Vernünftig ist die Forderung, dass die Leiterin des Kindergartens akademisch ausgebildet sein soll, und dass das irgendwann für alle Kindergärtnerinnen gelten soll.
Dann wird man sie wenigstens irgendwann adäquater bezahlen müssen.
Allerdings wird es auf diese Weise besonders lang dauern, bis der aktuelle Mangel an Kindergartenpersonal behoben ist.

„Es ist vernünftig, Noten schon vor der vierten Klasse zu kennen“

Bezüglich der Volksschule werden wieder Noten eingeführt und charakteristischer Weise hat das den meisten öffentlichen Wirbel verursacht, obwohl es das Unerheblichste ist: Die SPÖ diagnostizierte prompt einen „Rückschritt“, obwohl die schriftliche Beurteilung ja weiterhin gleichzeitig stattfinden kann und ich mir vorstellen könnte, dass es für ein Kind reizvoller sein könnte, sich klar ersichtlich von einer 2 auf eine 1 zu verbessern, als zu lesen: „bei den letzten Diktaten hast Du kaum mehr Fehler gemacht.“
Jedenfalls macht es keinen wesentlichen Unterschied.
Und ganz sicher ist es unsinnig, die Kinder drei Jahre nicht zu benoten, um sie dann in der vierten Klasse unter besonderem Stress erstmals mit Noten zu konfrontieren, weil davon abhängt, wie ihr weiterer Bildungsweg verläuft.
Bezüglich dieses weiteren Weges bleibt türkis-blau „bei unserem differenzierten Schulsystem“, obwohl eine gute Gesamtschule noch mehr differenzieren kann, aber so wie sie in Österreich zustande gekommen wäre – mit viel zu großen Klassen (zu wenigen Lehrern bzw. Sozialarbeitern) hätte auch ich sie für keinen Fortschritt gehalten. Und dass man auch mit unserem System hervorragende PISA-Resultate erzielen kann, beweist die Schweiz.
Klimatisch ist der Unterschied allerdings groß: In der Vergangenheit hat es keine Gesamtschule gegeben, weil die ÖVP (und die Bevölkerung) sie nicht wollte, während die SPÖ das ständig beklagt hat – jetzt gibt es sie nicht, weil ÖVP und FPÖ sie gemeinsam nicht wollen. Es wird also keinen „Streit“ geben, was den Österreichern mit das wichtigste gibt – so wenig es die Realität beeinflusst.

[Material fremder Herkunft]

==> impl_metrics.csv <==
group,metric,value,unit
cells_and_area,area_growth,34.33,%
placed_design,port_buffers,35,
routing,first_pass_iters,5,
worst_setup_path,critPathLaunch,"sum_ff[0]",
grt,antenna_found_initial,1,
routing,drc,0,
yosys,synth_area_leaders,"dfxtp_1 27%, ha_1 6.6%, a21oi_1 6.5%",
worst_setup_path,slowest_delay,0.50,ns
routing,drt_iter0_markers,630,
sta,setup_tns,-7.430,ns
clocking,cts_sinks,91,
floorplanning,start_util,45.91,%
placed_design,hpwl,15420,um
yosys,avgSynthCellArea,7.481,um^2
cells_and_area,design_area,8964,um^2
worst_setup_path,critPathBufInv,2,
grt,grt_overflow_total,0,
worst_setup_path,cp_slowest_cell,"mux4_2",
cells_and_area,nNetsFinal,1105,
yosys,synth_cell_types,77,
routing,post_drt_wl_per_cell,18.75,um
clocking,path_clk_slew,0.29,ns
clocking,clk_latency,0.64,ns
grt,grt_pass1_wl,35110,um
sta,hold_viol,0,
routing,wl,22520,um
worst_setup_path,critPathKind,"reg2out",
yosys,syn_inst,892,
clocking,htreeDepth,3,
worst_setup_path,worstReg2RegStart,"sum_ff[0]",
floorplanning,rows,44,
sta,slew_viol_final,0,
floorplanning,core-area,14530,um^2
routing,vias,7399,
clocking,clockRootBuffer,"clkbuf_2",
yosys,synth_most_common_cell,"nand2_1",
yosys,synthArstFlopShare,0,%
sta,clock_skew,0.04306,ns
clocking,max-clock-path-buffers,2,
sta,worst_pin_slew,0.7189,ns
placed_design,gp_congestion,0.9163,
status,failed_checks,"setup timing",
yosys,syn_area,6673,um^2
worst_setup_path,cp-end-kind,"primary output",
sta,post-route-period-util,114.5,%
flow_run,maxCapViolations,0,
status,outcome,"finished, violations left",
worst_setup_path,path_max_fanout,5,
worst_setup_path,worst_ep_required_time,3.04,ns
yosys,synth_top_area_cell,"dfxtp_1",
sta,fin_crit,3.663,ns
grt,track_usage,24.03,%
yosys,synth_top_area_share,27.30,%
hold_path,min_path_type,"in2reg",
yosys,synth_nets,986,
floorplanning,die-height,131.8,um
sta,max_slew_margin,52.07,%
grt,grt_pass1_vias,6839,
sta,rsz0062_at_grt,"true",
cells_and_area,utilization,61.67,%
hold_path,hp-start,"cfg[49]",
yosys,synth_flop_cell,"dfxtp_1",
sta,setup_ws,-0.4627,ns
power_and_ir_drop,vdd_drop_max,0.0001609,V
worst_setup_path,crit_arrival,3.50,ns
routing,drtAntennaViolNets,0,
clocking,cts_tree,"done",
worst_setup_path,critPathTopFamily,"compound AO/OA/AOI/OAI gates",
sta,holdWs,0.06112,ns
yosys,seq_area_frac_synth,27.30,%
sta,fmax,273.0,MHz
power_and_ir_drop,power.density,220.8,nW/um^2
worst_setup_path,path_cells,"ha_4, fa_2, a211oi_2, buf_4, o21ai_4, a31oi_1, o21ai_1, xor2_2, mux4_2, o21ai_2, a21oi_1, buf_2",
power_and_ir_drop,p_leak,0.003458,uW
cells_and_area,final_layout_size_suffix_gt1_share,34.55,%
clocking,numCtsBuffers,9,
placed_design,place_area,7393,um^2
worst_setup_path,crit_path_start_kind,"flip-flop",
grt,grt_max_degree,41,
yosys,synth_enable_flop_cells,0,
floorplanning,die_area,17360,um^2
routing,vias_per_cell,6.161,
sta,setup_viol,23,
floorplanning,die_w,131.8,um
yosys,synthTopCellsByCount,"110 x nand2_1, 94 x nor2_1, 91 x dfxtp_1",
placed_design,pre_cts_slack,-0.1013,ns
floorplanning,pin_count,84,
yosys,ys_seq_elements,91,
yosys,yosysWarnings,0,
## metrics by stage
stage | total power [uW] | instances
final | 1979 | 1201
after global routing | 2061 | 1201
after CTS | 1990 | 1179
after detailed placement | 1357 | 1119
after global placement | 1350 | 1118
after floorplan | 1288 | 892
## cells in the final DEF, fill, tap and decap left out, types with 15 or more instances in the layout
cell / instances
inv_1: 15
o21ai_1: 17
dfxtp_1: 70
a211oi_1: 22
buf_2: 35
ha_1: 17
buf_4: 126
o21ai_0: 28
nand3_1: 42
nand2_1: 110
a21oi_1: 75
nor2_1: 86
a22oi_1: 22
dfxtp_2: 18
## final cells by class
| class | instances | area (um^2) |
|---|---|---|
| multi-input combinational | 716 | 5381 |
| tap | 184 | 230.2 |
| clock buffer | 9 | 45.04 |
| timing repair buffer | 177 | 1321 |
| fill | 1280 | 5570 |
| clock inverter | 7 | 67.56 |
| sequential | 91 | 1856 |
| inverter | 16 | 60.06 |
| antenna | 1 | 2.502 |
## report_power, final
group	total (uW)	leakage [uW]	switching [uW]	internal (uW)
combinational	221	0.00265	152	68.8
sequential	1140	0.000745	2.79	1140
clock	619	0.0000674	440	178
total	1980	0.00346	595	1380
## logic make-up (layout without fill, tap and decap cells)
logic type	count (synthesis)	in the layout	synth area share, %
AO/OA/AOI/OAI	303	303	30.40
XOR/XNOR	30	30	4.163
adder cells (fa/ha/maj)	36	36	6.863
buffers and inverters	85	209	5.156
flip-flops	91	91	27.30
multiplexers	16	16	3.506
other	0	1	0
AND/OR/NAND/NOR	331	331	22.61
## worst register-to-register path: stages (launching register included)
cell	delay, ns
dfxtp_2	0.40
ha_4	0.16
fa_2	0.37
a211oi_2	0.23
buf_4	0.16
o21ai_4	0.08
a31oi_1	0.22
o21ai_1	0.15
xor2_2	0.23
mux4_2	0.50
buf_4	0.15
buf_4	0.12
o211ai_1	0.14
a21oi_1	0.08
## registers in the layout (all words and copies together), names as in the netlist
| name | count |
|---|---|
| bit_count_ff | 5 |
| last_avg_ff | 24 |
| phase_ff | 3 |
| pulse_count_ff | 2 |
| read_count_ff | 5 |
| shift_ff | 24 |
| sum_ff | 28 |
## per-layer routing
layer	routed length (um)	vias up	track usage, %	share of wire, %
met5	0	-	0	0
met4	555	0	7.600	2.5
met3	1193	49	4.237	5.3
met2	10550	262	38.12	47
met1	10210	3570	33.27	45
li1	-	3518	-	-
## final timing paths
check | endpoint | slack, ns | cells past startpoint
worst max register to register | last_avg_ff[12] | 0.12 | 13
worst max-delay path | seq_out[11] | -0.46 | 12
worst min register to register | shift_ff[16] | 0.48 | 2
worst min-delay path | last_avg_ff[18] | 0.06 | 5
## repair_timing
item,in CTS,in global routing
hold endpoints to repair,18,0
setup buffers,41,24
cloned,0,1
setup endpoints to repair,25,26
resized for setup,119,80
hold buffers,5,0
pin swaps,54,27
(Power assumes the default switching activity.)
**src/cbrf_pkg.sv**
```systemverilog
`timescale 1ns / 1ps
package cbrf_pkg;

   localparam int CSR_INDEX_WIDTH = 3;

   typedef enum logic [CSR_INDEX_WIDTH-1:0] {
      CSR_COEF_CUBIC    = 3'd0,
      CSR_COEF_SQUARE   = 3'd1,
      CSR_COEF_LINEAR   = 3'd2,
      CSR_COEF_CONSTANT = 3'd3,
      CSR_TOLERANCE     = 3'd4,
      CSR_MAX_ITER      = 3'd5
   } csr_index_type;

   typedef enum logic [1:0] {
      STATUS_CONVERGED  = 2'd0,
      STATUS_EXACT      = 2'd1,
      STATUS_NO_BRACKET = 2'd2,
      STATUS_CAP        = 2'd3
   } status_type;

   typedef enum logic [1:0] {
      COEF_SQUARE   = 2'd0,
      COEF_LINEAR   = 2'd1,
      COEF_CONSTANT = 2'd2
   } coef_sel_type;

   typedef enum logic [1:0] {
      SRC_LOW  = 2'd0,
      SRC_HIGH = 2'd1,
      SRC_MID  = 2'd2
   } src_type;

   typedef enum logic [3:0] {
      ST_IDLE,
      ST_MUL,
      ST_ADD,
      ST_BRANCH,
      ST_MID,
      ST_DIV,
      ST_DIV_END,
      ST_CHECK,
      ST_OUT
   } state_type;

   typedef struct packed {
      logic         load_req;
      logic         eval_high;
      logic         mul_step;
      logic         add_step;
      coef_sel_type coef_sel;
      logic         save_sign;
      logic         mid_step;
      logic         bisect;
      logic         err_sat;
      logic         div_start;
      logic         div_step;
      logic         div_finish;
      logic         out_load;
      status_type   out_status;
   } cmd_type;

   typedef struct packed {
      logic bracket_none;
      logic root_hit;
      logic iter_one;
      logic cur_zero;
      logic conv_ok;
      logic cap_hit;
      logic rsp_free;
   } stat_type;

endpackage

```
**src/cbrf_ctrl.sv**
```systemverilog
`timescale 1ns / 1ps
module cbrf_ctrl
   import cbrf_pkg::*;
#(
   parameter int VALUE_WIDTH = 32,
   parameter int FRAC_BITS   = 16
) (
   input  logic     clock,
   input  logic     reset,
   input  logic     req_tvalid,
   output logic     req_tready,
   input  stat_type stat,
   output cmd_type  cmd
);

   localparam int DIV_LEN = VALUE_WIDTH + 7 + FRAC_BITS;
   localparam int DCW     = $clog2(DIV_LEN + 1);

   state_type    state_ff, state_in;
   coef_sel_type hcnt_ff, hcnt_in;
   src_type      src_ff, src_in;
   logic [DCW-1:0] dcnt_ff, dcnt_in;
   logic         conv_ff, conv_in;
   status_type   status_ff, status_in;

   always_ff @(posedge clock) begin
      if (reset) begin
         state_ff  <= ST_IDLE;
         hcnt_ff   <= COEF_SQUARE;
         src_ff    <= SRC_LOW;
         dcnt_ff   <= '0;
         conv_ff   <= 1'b0;
         status_ff <= STATUS_CONVERGED;
      end else begin
         state_ff  <= state_in;
         hcnt_ff   <= hcnt_in;
         src_ff    <= src_in;
         dcnt_ff   <= dcnt_in;
         conv_ff   <= conv_in;
         status_ff <= status_in;
      end
   end

   // next state
   always_comb begin
      state_in  = state_ff;
      hcnt_in   = hcnt_ff;
      src_in    = src_ff;
      dcnt_in   = dcnt_ff;
      conv_in   = conv_ff;
      status_in = status_ff;
      unique case (state_ff)
         ST_IDLE: begin
            if (req_tvalid) begin
               state_in = ST_MUL;
               src_in   = SRC_LOW;
               hcnt_in  = COEF_SQUARE;
            end
         end
         ST_MUL: state_in = ST_ADD;
         ST_ADD: begin
            unique case (hcnt_ff)
               COEF_SQUARE: begin
                  hcnt_in  = COEF_LINEAR;
                  state_in = ST_MUL;
               end
               COEF_LINEAR: begin
                  hcnt_in  = COEF_CONSTANT;
                  state_in = ST_MUL;
               end
               default: begin
                  hcnt_in  = COEF_SQUARE;
                  state_in = ST_BRANCH;
               end
            endcase
         end
         ST_BRANCH: begin
            unique case (src_ff)
               SRC_LOW: begin
                  src_in   = SRC_HIGH;
                  state_in = ST_MUL;
               end
               SRC_HIGH: begin
                  if (stat.bracket_none) begin
                     status_in = STATUS_NO_BRACKET;
                     state_in  = ST_OUT;
                  end else begin
                     state_in = ST_MID;
                  end
               end
               default: begin
                  if (stat.root_hit) begin
                     status_in = STATUS_EXACT;
                     state_in  = ST_OUT;
                  end else if (stat.iter_one) begin
                     conv_in  = 1'b1;
                     state_in = ST_CHECK;
                  end else if (stat.cur_zero) begin
                     conv_in  = 1'b0;
                     state_in = ST_CHECK;
                  end else begin
                     dcnt_in  = '0;
                     state_in = ST_DIV;
                  end
               end
            endcase
         end
         ST_MID: begin
            src_in   = SRC_MID;
            state_in = ST_MUL;
         end
         ST_DIV: begin
            dcnt_in = dcnt_ff + 1'b1;
            if (dcnt_ff == DCW'(DIV_LEN - 1)) state_in = ST_DIV_END;
         end
         ST_DIV_END: begin
            conv_in  = 1'b1;
            state_in = ST_CHECK;
         end
         ST_CHECK: begin
            if (conv_ff && stat.conv_ok) begin
               status_in = STATUS_CONVERGED;
               state_in  = ST_OUT;
            end else if (stat.cap_hit) begin
               status_in = STATUS_CAP;
               state_in  = ST_OUT;
            end else begin
               state_in = ST_MID;
            end
         end
         ST_OUT: begin
            if (stat.rsp_free) state_in = ST_IDLE;
         end
         default: state_in = ST_IDLE;
      endcase
   end

   // outputs
   always_comb begin
      cmd            = '0;
      cmd.coef_sel   = hcnt_ff;
      cmd.out_status = status_ff;
      req_tready     = 1'b0;
      unique case (state_ff)
         ST_IDLE: begin
            req_tready   = !reset;
            cmd.load_req = req_tvalid && !reset;
         end
         ST_MUL: cmd.mul_step = 1'b1;
         ST_ADD: cmd.add_step = 1'b1;
         ST_BRANCH: begin
            unique case (src_ff)
               SRC_LOW: begin
                  cmd.save_sign = 1'b1;
                  cmd.eval_high = 1'b1;
               end
               SRC_HIGH: ;
               default: begin
                  if (!stat.root_hit) begin
                     cmd.bisect = 1'b1;
                     if (!stat.iter_one) begin
                        cmd.err_sat   = stat.cur_zero;
                        cmd.div_start = !stat.cur_zero;
                     end
                  end
               end
            endcase
         end
         ST_MID:     cmd.mid_step   = 1'b1;
         ST_DIV:     cmd.div_step   = 1'b1;
         ST_DIV_END: cmd.div_finish = 1'b1;
         ST_CHECK: ;
         ST_OUT:     cmd.out_load   = stat.rsp_free;
         default: ;
      endcase
   end

endmodule

```
**src/cbrf_datapath.sv**
```systemverilog
`timescale 1ns / 1ps
module cbrf_datapath
   import cbrf_pkg::*;
#(
   parameter int VALUE_WIDTH = 32,
   parameter int FRAC_BITS   = 16,
   parameter int ITER_BITS   = 8
) (
   input  logic                          clock,
   input  logic                          reset,
   input  cmd_type                       cmd,
   output stat_type                      stat,
   input  logic signed [VALUE_WIDTH-1:0] in_low,
   input  logic signed [VALUE_WIDTH-1:0] in_high,
   input  logic signed [VALUE_WIDTH-1:0] coef_cubic,
   input  logic signed [VALUE_WIDTH-1:0] coef_square,
   input  logic signed [VALUE_WIDTH-1:0] coef_linear,
   input  logic signed [VALUE_WIDTH-1:0] coef_constant,
   input  logic [VALUE_WIDTH-1:0]        tolerance,
   input  logic [ITER_BITS-1:0]          max_iter,
   output logic                          rsp_valid,
   input  logic                          rsp_take,
   output logic signed [VALUE_WIDTH-1:0] rsp_root,
   output logic [VALUE_WIDTH-1:0]        rsp_err,
   output logic [ITER_BITS-1:0]          rsp_iter,
   output status_type                    rsp_status
);

   localparam int W       = VALUE_WIDTH;
   localparam int DIV_LEN = W + 7 + FRAC_BITS;
   localparam logic [63:0] HUNDRED_Q = 64'd100 << FRAC_BITS;
   localparam logic [W-1:0] ERR_INIT = HUNDRED_Q[W-1:0];
   localparam logic [W-1:0] VMAX     = {1'b0, {(W-1){1'b1}}};
   localparam logic [W-1:0] VMIN     = {1'b1, {(W-1){1'b0}}};
   localparam logic [2*W-1:0] LIM_POS = {{(W+1){1'b0}}, {(W-1){1'b1}}};
   localparam logic [2*W-1:0] LIM_NEG = {{W{1'b0}}, 1'b1, {(W-1){1'b0}}};

   logic signed [W-1:0] a_ff, a_in, b_ff, b_in, cur_ff, cur_in, prev_ff, prev_in;
   logic signed [W-1:0] x_ff, x_in, acc_ff, acc_in;
   logic [W-1:0]        err_ff, err_in;
   logic [ITER_BITS-1:0] iter_ff, iter_in;
   logic                sa_pos_ff, sa_pos_in, sa_neg_ff, sa_neg_in;
   logic [2*W-1:0]      prod_ff, prod_in;
   logic                pneg_ff, pneg_in;
   logic [DIV_LEN-1:0]  dvd_ff, dvd_in;
   logic [W-1:0]        rem_ff, rem_in, quo_ff, quo_in, den_ff, den_in;
   logic                over_ff, over_in;
   logic                rsp_valid_ff, rsp_valid_in;
   logic signed [W-1:0] rsp_root_ff;
   logic [W-1:0]        rsp_err_ff;
   logic [ITER_BITS-1:0] rsp_iter_ff;
   status_type          rsp_status_ff;

   logic [W-1:0]        acc_mag, x_mag, cur_mag, diff_mag;
   logic [2*W-1:0]      shifted, clipped;
   logic signed [W-1:0] mul_res, coef_pick;
   logic signed [W:0]   sum_ext, mid_sum, diff_ext;
   logic [W+6:0]        num100;
   logic [W:0]          rs, rs_sub;
   logic                ge, acc_pos, acc_neg;
   logic [ITER_BITS-1:0] cap;

   assign acc_mag = acc_ff[W-1] ? W'(-acc_ff) : W'(acc_ff);
   assign x_mag   = x_ff[W-1] ? W'(-x_ff) : W'(x_ff);
   assign cur_mag = cur_ff[W-1] ? W'(-cur_ff) : W'(cur_ff);

   // scale back and clamp the product
   assign shifted = prod_ff >> FRAC_BITS;
   assign clipped = pneg_ff ? ((shifted > LIM_NEG) ? LIM_NEG : shifted)
                            : ((shifted > LIM_POS) ? LIM_POS : shifted);
   assign mul_res = pneg_ff ? -$signed(clipped[W-1:0]) : $signed(clipped[W-1:0]);

   always_comb begin
      unique case (cmd.coef_sel)
         COEF_SQUARE: coef_pick = coef_square;
         COEF_LINEAR: coef_pick = coef_linear;
         default:     coef_pick = coef_constant;
      endcase
   end

   assign sum_ext  = {mul_res[W-1], mul_res} + {coef_pick[W-1], coef_pick};
   assign mid_sum  = {a_ff[W-1], a_ff} + {b_ff[W-1], b_ff};
   assign diff_ext = {cur_ff[W-1], cur_ff} - {prev_ff[W-1], prev_ff};
   assign diff_mag = diff_ext[W] ? W'(-diff_ext) : W'(diff_ext);
   // times 100 as shifts
   assign num100 = ({7'd0, diff_mag} << 6) + ({7'd0, diff_mag} << 5)
                 + ({7'd0, diff_mag} << 2);

   assign rs     = {rem_ff, dvd_ff[DIV_LEN-1]};
   assign ge     = rs >= {1'b0, den_ff};
   assign rs_sub = rs - {1'b0, den_ff};

   assign acc_pos = !acc_ff[W-1] && (acc_ff != '0);
   assign acc_neg = acc_ff[W-1];
   assign cap     = (max_iter == '0) ? ITER_BITS'(1) : max_iter;

   always_comb begin
      a_in = a_ff; b_in = b_ff; cur_in = cur_ff; prev_in = prev_ff;
      x_in = x_ff; acc_in = acc_ff; err_in = err_ff; iter_in = iter_ff;
      sa_pos_in = sa_pos_ff; sa_neg_in = sa_neg_ff;
      prod_in = prod_ff; pneg_in = pneg_ff;
      dvd_in = dvd_ff; rem_in = rem_ff; quo_in = quo_ff; den_in = den_ff;
      over_in = over_ff;
      if (cmd.load_req) begin
         a_in = in_low; b_in = in_high; cur_in = '0; prev_in = '0;
         err_in = ERR_INIT; iter_in = '0;
         x_in = in_low; acc_in = coef_cubic;
      end
      if (cmd.eval_high) begin
         x_in = b_ff; acc_in = coef_cubic;
      end
      if (cmd.save_sign) begin
         sa_pos_in = acc_pos; sa_neg_in = acc_neg;
      end
      if (cmd.mul_step) begin
         prod_in = {{W{1'b0}}, acc_mag} * {{W{1'b0}}, x_mag};
         pneg_in = acc_ff[W-1] ^ x_ff[W-1];
      end
      if (cmd.add_step) begin
         if (sum_ext[W] != sum_ext[W-1]) acc_in = sum_ext[W] ? VMIN : VMAX;
         else acc_in = sum_ext[W-1:0];
      end
      if (cmd.mid_step) begin
         prev_in = cur_ff;
         cur_in  = mid_sum[W:1];
         x_in    = mid_sum[W:1];
         acc_in  = coef_cubic;
         iter_in = iter_ff + 1'b1;
      end
      if (cmd.bisect) begin
         if ((sa_pos_ff && acc_neg) || (sa_neg_ff && acc_pos)) begin
            b_in = cur_ff;
         end else begin
            a_in = cur_ff; sa_pos_in = acc_pos; sa_neg_in = acc_neg;
         end
      end
      if (cmd.err_sat) err_in = '1;
      if (cmd.div_start) begin
         dvd_in = {num100, {FRAC_BITS{1'b0}}};
         rem_in = '0; quo_in = '0; over_in = 1'b0; den_in = cur_mag;
      end
      if (cmd.div_step) begin
         rem_in  = ge ? rs_sub[W-1:0] : rs[W-1:0];
         quo_in  = {quo_ff[W-2:0], ge};
         over_in = over_ff | quo_ff[W-1];
         dvd_in  = dvd_ff << 1;
      end
      if (cmd.div_finish) err_in = over_ff ? '1 : quo_ff;
   end

   always_ff @(posedge clock) begin
      a_ff <= a_in; b_ff <= b_in; cur_ff <= cur_in; prev_ff <= prev_in;
      x_ff <= x_in; acc_ff <= acc_in; err_ff <= err_in; iter_ff <= iter_in;
      sa_pos_ff <= sa_pos_in; sa_neg_ff <= sa_neg_in;
      prod_ff <= prod_in; pneg_ff <= pneg_in;
      dvd_ff <= dvd_in; rem_ff <= rem_in; quo_ff <= quo_in; den_ff <= den_in;
      over_ff <= over_in;
   end

   // result register
   always_comb begin
      rsp_valid_in = rsp_valid_ff;
      if (rsp_take) rsp_valid_in = 1'b0;
      if (cmd.out_load) rsp_valid_in = 1'b1;
   end

   always_ff @(posedge clock) begin
      if (reset) rsp_valid_ff <= 1'b0;
      else rsp_valid_ff <= rsp_valid_in;
   end

   always_ff @(posedge clock) begin
      if (cmd.out_load) begin
         rsp_root_ff   <= cur_ff;
         rsp_err_ff    <= err_ff;
         rsp_iter_ff   <= iter_ff;
         rsp_status_ff <= cmd.out_status;
      end
   end

   assign stat.bracket_none = (sa_pos_ff && acc_pos) || (sa_neg_ff && acc_neg);
   assign stat.root_hit     = !(acc_pos || acc_neg) || !(sa_pos_ff || sa_neg_ff);
   assign stat.iter_one     = iter_ff == ITER_BITS'(1);
   assign stat.cur_zero     = cur_ff == '0;
   assign stat.conv_ok      = err_ff <= tolerance;
   assign stat.cap_hit      = iter_ff >= cap;
   assign stat.rsp_free     = !rsp_valid_ff || rsp_take;

   assign rsp_valid  = rsp_valid_ff;
   assign rsp_root   = rsp_root_ff;
   assign rsp_err    = rsp_err_ff;
   assign rsp_iter   = rsp_iter_ff;
   assign rsp_status = rsp_status_ff;

endmodule

```
**src/cubic_bisection_root_finder.sv**
```systemverilog
`timescale 1ns / 1ps
// cubic root finder by bisection, signed fixed point with FRAC_BITS fraction bits
// req channel: one transaction carries an interval (low, high); one rsp
//   transaction comes back per request with root, error percent, steps and status
// csr channel: writes coefficients, tolerance and iteration cap by index,
//   ready whenever reset is low; write only while no request is in flight
// each polynomial evaluation runs horner's rule on one shared multiplier:
//   three multiply and add rounds plus a sign branch
// bracket check: after the request transaction both interval ends are evaluated
// each bisection step: a midpoint update and an evaluation, then, from the
//   second step on, the bit-serial percent divider, skipped when the step lands
//   on an exact root or the midpoint is zero
// once the result is loaded the controller returns to idle, where the next
//   request is taken
// one request is worked at a time
// the result sits in an output register, so the next request is taken while
//   the receiver stalls; the block holds only once a second result is ready
// reset clears the controller and output valid and restores the register
//   defaults: cubic 1.0, tolerance 1.0 percent, cap 64
module cubic_bisection_root_finder
   import cbrf_pkg::*;
#(
   parameter int VALUE_WIDTH = 32,
   parameter int FRAC_BITS   = 16,
   parameter int ITER_BITS   = 8
) (
   input  logic                       clock,
   input  logic                       reset,
   // interval_low, interval_high
   input  logic [((2*VALUE_WIDTH+7)/8)*8-1:0] req_tdata,
   input  logic                       req_tvalid,
   output logic                       req_tready,
   // root_estimate, approx_error_percent, iterations_done, zero fill
   output logic [((2*VALUE_WIDTH+ITER_BITS+7)/8)*8-1:0] rsp_tdata,
   // status
   output logic [1:0]                 rsp_tuser,
   output logic                       rsp_tvalid,
   input  logic                       rsp_tready,
   input  logic                       csr_valid,
   output logic                       csr_ready,
   input  logic [CSR_INDEX_WIDTH-1:0] csr_index,
   input  logic [VALUE_WIDTH-1:0]     csr_data
);

   localparam int RSP_BITS  = 2 * VALUE_WIDTH + ITER_BITS;
   localparam int RSP_WIDTH = ((RSP_BITS + 7) / 8) * 8;
   localparam logic [63:0] ONE_Q = 64'd1 << FRAC_BITS;
   localparam logic [15:0] ITER_RESET = 16'd64;

   logic signed [VALUE_WIDTH-1:0] coef_cubic_ff, coef_square_ff;
   logic signed [VALUE_WIDTH-1:0] coef_linear_ff, coef_constant_ff;
   logic [VALUE_WIDTH-1:0]        tolerance_ff;
   logic [ITER_BITS-1:0]          max_iter_ff;

   cmd_type  cmd;
   stat_type stat;

   logic signed [VALUE_WIDTH-1:0] rsp_root;
   logic [VALUE_WIDTH-1:0]        rsp_err;
   logic [ITER_BITS-1:0]          rsp_iter;
   status_type                    rsp_status;

   assign csr_ready = !reset;

   // configuration registers
   always_ff @(posedge clock) begin
      if (reset) begin
         coef_cubic_ff    <= ONE_Q[VALUE_WIDTH-1:0];
         coef_square_ff   <= '0;
         coef_linear_ff   <= '0;
         coef_constant_ff <= '0;
         tolerance_ff     <= ONE_Q[VALUE_WIDTH-1:0];
         max_iter_ff      <= ITER_RESET[ITER_BITS-1:0];
      end else if (csr_valid) begin
         unique case (csr_index)
            CSR_COEF_CUBIC:    coef_cubic_ff    <= csr_data;
            CSR_COEF_SQUARE:   coef_square_ff   <= csr_data;
            CSR_COEF_LINEAR:   coef_linear_ff   <= csr_data;
            CSR_COEF_CONSTANT: coef_constant_ff <= csr_data;
            CSR_TOLERANCE:     tolerance_ff     <= csr_data;
            CSR_MAX_ITER:      max_iter_ff      <= csr_data[ITER_BITS-1:0];
            default: ;
         endcase
      end
   end

   cbrf_ctrl #(
      .VALUE_WIDTH(VALUE_WIDTH),
      .FRAC_BITS  (FRAC_BITS)
   ) u_ctrl (
      .clock     (clock),
      .reset     (reset),
      .req_tvalid(req_tvalid),
      .req_tready(req_tready),
      .stat      (stat),
      .cmd       (cmd)
   );

   cbrf_datapath #(
      .VALUE_WIDTH(VALUE_WIDTH),
      .FRAC_BITS  (FRAC_BITS),
      .ITER_BITS  (ITER_BITS)
   ) u_datapath (
      .clock        (clock),
      .reset        (reset),
      .cmd          (cmd),
      .stat         (stat),
      .in_low       (req_tdata[VALUE_WIDTH-1:0]),
      .in_high      (req_tdata[2*VALUE_WIDTH-1:VALUE_WIDTH]),
      .coef_cubic   (coef_cubic_ff),
      .coef_square  (coef_square_ff),
      .coef_linear  (coef_linear_ff),
      .coef_constant(coef_constant_ff),
      .tolerance    (tolerance_ff),
      .max_iter     (max_iter_ff),
      .rsp_valid    (rsp_tvalid),
      .rsp_take     (rsp_tready),
      .rsp_root     (rsp_root),
      .rsp_err      (rsp_err),
      .rsp_iter     (rsp_iter),
      .rsp_status   (rsp_status)
   );

   // pack result fields, lowest field first, zero fill to whole bytes
   assign rsp_tdata = RSP_WIDTH'({rsp_iter, rsp_err, rsp_root});
   assign rsp_tuser = rsp_status;

endmodule
```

„Auf der Ganztagsschule hat schon die SPÖ bestanden“

Ein wesentlicher Schritt dorthin ist das Forcieren von Ganztagsschulen mit verschränktem Unterricht, den Sonja Hammerschmid bis dahin einsam, aber erfolgreich unternommen hat. Die Hürde der Abstimmung unter Einbeziehung des Lehrkörpers bleibt freilich leider bestehen, weil die ÖVP die Ganztagsschule ja ursprünglich als „Zwangstagsschule“ verunglimpft hat.
Häufigere Zwischenprüfungen sind wahrscheinlich ein Vorteil. Dass man die Schule nicht verlassen kann, ohne ausreichend Deutsch und die Grundrechnungsarten zu beherrschen, war zu meiner Zeit (vor 60 Jahren) eigentlich auch nicht wirklich anders, weil man mit einem Fünfer sitzen geblieben ist und die Klasse einmal und zur Not zwei Mal wiederholt hat.
Dass dieses türkis-blaue Bildungspaket PISA-Ergebnisse in absehbarer Zeit erheblich verbessern wird, sehe ich nicht wirklich – aber es ist auch sicher kein Rückschritt.